MAT.Annotation.AttributeValueList and MAT.Annotation.AttributeValueSet are specializations of Python list and set, respectively, and support all the methods for those basic types.

Here's how you'd add two PERSON mentions as a set of annotations as the value of the "mentions" attribute of a COREF annotation:

m1 = d.createAnnotation(5, 15, "PERSON")
m2 = d.createAnnotation(100, 117, "PERSON")
mSet = MAT.Annotation.AttributeValueSet([m1, m2])
c1 = d.createSpanlessAnnotation("COREF", attrs = {"mentions": mSet})

# Adding another annotation to the set works fine...
mSet.add(d.createAnnotation(200, 206, "PERSON")

# ...but adding a string to the set would raise a MAT.Annotation.AnnotationError error.
mSet.add("this value won't be accepted")

Note, crucially, that the type of the value of an annotation-valued attribute is a Python annotation instance. When the document is serialized by the mat-json writer, this annotation is converted to a string ID, and that's what you'll see when you inspect a mat-json document; however, that's only for the purposes of serialization.

Retrieving sets of annotations

MAT documents support an extremely useful utility for retrieving annotations, the getAnnotations() method.

# Without arguments, getAnnotations() retrieves all the annotations in the document,
# including SEGMENTs, tokens, and zones.

dList = d.getAnnotations()

# You can limit the retrieval to specific labels.

dList = d.getAnnotations(atypes = ["PERSON", "LOCATION"])

# You can limit the retrieval to just the spanned annotations, or just the spanless ones.

dList = d.getAnnotations(spannedOnly = True)
dList = d.getAnnotations(spanlessOnly = True)

# You can order the spanned annotations by their start offset:

dList = d.getAnnotations(atypes = ["PERSON", "LOCATION"], ordered = True)

Removing annotations

You can remove annotations individually, or by label.

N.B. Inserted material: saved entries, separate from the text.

File: src/rtl/video_sync_gen_if.sv
// Timing bundle between the raster generator and the video output stage.
// The master side is the generator; the slave side consumes the timing.
interface video_sync_gen_if;
   logic       cen;
   logic       cfg_vsel;
   logic [8:0] hcount;
   logic [8:0] vcount;
   logic       hblank;
   logic       vblank;
   logic       hpix;
   logic       vpix;
   logic       hsync;
   logic       vsync;
   logic       vga_hsync;
   logic       hsync_start;
   logic       scanin_start;
   logic       scanout_start;
   logic       line_start;
   logic       frame_start;

   modport master (
      input  cen, cfg_vsel,
      output hcount, vcount, hblank, vblank, hpix, vpix, hsync, vsync, vga_hsync,
      output hsync_start, scanin_start, scanout_start, line_start, frame_start
   );

   modport slave (
      output cen, cfg_vsel,
      input  hcount, vcount, hblank, vblank, hpix, vpix, hsync, vsync, vga_hsync,
      input  hsync_start, scanin_start, scanout_start, line_start, frame_start
   );
endinterface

# Remove a single annotation.

d.removeAnnotation(spanA)

# Remove all "PERSON" annotations.

d.removeAnnotations(atypes = ["PERSON"])

# Remove all annotations, including tokens, zones, and SEGMENTs.

d.removeAnnotations()

A special case to keep in mind is that annotations which are the values of annotation-valued attributes cannot be removed. In other words, in our coref case above, the following will raise an error:

d.removeAnnotation(m2)

The API does not currently provide a way to force the annotation to be detached. There are two things you can do in this case. If you're not removing the annotation which points to the annotation you're removing (in our case, c1), you must detach the annotation by hand:

mSet.discard(m2)
d.removeAnnotation(m2)

On the other hand, if are also removing this "referencing" annotation, you can remove them together:

d.removeAnnotationGroup([m2, c1])

This operation is intentionally difficult; it's not clear to us that it should be easy to remove annotations which are referenced by other annotations.

Writing documents

You can use the MAT reader/writer system to write documents much as you can use it to read them. It's less important, in this case, whether you instantiate the writer using the task or not, but it's best practice to do the same thing you did when you read the document.

w = MAT.DocumentIO.getDocumentIO("mat-json", task = myTask)
w.writeToTarget(d, "/path/to/save/document/in")

You can also write to standard output using the "-" target, and pass XML writer parameters as keyword arguments to the instantiator.